The internet got… quiet? It was still full of noise and commotion and discussion, but the edge had been taken off a little. Of course, when we lost the edge we lost a lot of pain: it’s harder to produce terrorist content if it is traced back to your phone or camera or whatever, and it’s harder for other people to fake as much of it when it stops being, as they say, a ‘desirable media target’.

It didn’t take long for people to figure out a work around: artificial intelligence. Specifically, using large generative models to create images and, later, audio, and even later after that, videos, which could synthesize the things they wanted to create or record, but couldn’t send or do anymore. Teens started sending eachother impressionistic, smeared videos of teen-like creatures doing teen-like pranks. Someone invented some software called U.S.A which stood for Universal Sex Avatar and teens started sending eachother ‘AIelfies’ (pronounced elfeez) which showed nude-like human-like things doing sexual-like stuff. Even the terrorists got involved and started pumping out propaganda that was procedural and generative. 

Now the internet has two layers: the reality-layer and what people have taken to calling the dreamworld. In the reality-layer things are ever-more controlled and people conduct themselves knowing that what they do will be knowable and identifiable most-likely forever; everyone’s a politician, essentially. In the dreamworld, people experiment with themselves, and everyone has a few illicit channels on their messaging apps through which they let people send them dreamworld content, and through which they can anonymously and non-anonymously send their own visions into the world. 

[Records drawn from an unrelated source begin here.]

`config.mk`:
```
export PLATFORM = sky130hd
export DESIGN_NAME = flush_ctrl_flat
export DESIGN_NICKNAME = d
export VERILOG_FILES = /design/src/rtl/flush_ctrl_if.sv /design/src/rtl/flush_ctrl.sv /design/src/flat_wrapper.sv
export SDC_FILE = /design/constraint.sdc
export NUM_CORES = 1
export LEC_CHECK = 0
export ABC_CLOCK_PERIOD_IN_PS = 3900
export CAP_MARGIN = 10
export CORE_MARGIN = 5
export CORE_UTILIZATION = 30
export DETAILED_ROUTE_END_ITERATION = 8
export PLACE_DENSITY = 0.63
export SLEW_MARGIN = 20
export SYNTH_ARGS = -nofsm -noshare
export SYNTH_HDL_FRONTEND = slang
export SYNTH_SLANG_ARGS = --single-unit
```
`constraint.sdc`:
```
create_clock -name clk -period 3.9 [get_ports clk]
set_clock_uncertainty 0.1 [all_clocks]
set_input_delay 0.78 -clock clk [delete_from_list [all_inputs] [get_ports clk]]
set_output_delay 0.78 -clock clk [all_outputs]
set_load 0.02 [all_outputs]
```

The intelligence agencies are trying to learn about the dreamworld, people say. Knowing the difference between what known individuals publicly present and what the ghostly mass of civilization illicitly sends to itself is a valuable thing, say certain sour-faced people who are responsible for terrible tools that ward off against more terrible things. “The difference between presented self and imagined self is where identity resides,” says one of them in a no-phone presentation to other sour-faced people. “If we can learn how society chooses to separate the two, perhaps we can identify the character of our society. If we can do that, we can change the character.”

And so the terrible slow engines are working now, chewing through our dreamworld, invisible to us, but us increasingly aware of them. Where shall we go next, we wonder? What manifestation shall our individuality take next?

Things that inspired this story: Generative adversarial networks; DeepNude; DeepFakes; underground communities; private messaging infrastructures; the conversation of all of physical reality into digital simulacra.